■ **THE PROBLEM**:
Which lines in the records below include the word "stage"? Report each of them in full.
======== PROVIDED MATERIAL ========
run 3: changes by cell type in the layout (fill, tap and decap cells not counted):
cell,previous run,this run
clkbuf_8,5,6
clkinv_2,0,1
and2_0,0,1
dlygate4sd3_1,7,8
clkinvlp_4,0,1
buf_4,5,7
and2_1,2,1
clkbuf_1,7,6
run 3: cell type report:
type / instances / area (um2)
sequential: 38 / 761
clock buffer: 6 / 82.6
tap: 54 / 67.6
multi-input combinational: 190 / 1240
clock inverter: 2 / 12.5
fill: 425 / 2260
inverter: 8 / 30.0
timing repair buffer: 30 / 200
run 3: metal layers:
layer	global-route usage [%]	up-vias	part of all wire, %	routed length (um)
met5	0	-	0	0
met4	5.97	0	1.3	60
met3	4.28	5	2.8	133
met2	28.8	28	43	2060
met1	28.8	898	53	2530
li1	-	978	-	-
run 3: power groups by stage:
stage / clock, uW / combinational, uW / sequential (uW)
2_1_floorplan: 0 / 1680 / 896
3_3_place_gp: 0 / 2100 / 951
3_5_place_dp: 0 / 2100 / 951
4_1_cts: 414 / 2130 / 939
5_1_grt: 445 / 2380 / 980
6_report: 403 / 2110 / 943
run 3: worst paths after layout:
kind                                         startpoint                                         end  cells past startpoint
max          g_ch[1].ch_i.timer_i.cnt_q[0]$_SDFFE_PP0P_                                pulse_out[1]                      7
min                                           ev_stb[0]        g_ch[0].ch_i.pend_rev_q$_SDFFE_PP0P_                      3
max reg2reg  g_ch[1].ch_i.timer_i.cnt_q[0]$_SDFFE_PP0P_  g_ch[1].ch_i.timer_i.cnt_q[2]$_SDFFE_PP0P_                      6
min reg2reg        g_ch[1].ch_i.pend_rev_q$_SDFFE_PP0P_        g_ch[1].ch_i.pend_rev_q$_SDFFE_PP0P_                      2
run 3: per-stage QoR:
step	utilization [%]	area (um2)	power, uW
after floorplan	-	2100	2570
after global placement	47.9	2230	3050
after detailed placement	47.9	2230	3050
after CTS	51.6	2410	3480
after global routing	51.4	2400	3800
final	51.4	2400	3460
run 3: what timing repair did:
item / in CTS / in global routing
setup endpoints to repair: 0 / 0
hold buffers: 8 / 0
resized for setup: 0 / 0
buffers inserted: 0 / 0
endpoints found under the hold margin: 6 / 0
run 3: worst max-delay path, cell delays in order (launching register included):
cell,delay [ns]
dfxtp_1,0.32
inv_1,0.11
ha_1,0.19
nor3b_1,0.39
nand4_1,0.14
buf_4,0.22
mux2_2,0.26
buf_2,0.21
========
======== PROVIDED MATERIAL ========
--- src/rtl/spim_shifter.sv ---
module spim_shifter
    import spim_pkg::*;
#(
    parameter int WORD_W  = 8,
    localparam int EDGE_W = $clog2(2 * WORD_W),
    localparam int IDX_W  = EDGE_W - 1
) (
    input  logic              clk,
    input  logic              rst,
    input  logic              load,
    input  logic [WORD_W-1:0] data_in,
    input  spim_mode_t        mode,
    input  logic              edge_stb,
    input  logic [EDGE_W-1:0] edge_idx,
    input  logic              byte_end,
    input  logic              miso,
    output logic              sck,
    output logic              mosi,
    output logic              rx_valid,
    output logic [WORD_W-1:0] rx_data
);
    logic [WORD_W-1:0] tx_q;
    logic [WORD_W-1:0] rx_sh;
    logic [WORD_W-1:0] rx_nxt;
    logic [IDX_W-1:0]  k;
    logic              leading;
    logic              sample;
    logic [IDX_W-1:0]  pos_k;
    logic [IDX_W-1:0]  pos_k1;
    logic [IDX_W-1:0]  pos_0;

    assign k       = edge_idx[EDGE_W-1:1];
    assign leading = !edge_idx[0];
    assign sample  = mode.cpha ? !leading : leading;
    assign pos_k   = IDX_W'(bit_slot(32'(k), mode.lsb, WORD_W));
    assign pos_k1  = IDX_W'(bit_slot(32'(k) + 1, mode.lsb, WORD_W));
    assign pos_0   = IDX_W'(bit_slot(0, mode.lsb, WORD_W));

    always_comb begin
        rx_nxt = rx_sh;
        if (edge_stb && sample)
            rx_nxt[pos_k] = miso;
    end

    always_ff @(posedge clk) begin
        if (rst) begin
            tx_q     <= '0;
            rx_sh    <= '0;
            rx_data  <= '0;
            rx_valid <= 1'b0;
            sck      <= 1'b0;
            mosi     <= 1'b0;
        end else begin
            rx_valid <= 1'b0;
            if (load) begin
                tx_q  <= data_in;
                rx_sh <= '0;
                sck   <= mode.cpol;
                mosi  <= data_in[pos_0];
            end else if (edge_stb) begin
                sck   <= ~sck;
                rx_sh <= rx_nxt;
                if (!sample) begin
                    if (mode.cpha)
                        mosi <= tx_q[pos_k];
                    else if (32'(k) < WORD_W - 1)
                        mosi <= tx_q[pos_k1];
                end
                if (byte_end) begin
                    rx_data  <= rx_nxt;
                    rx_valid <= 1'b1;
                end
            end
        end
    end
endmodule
========
======== PROVIDED MATERIAL ========
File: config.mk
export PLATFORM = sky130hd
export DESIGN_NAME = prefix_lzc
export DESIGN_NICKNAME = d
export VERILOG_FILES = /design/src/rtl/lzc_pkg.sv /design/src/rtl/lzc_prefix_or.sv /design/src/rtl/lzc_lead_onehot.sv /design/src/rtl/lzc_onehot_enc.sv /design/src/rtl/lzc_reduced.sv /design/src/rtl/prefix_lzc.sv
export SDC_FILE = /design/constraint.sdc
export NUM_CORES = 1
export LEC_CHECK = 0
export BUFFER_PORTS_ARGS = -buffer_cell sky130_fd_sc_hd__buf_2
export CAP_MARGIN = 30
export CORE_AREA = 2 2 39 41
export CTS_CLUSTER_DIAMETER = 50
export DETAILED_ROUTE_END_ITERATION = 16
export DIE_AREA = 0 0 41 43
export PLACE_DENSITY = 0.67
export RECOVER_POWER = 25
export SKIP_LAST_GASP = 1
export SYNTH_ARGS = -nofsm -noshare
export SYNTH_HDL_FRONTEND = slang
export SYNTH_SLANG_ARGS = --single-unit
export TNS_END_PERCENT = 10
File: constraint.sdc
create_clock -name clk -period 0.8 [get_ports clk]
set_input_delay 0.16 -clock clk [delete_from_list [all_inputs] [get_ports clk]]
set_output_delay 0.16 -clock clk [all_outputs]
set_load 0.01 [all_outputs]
========
■ **RESULT OF THIS EXERCISE**:
run 3: power groups by stage:
stage / clock, uW / combinational, uW / sequential (uW)
run 3: per-stage QoR:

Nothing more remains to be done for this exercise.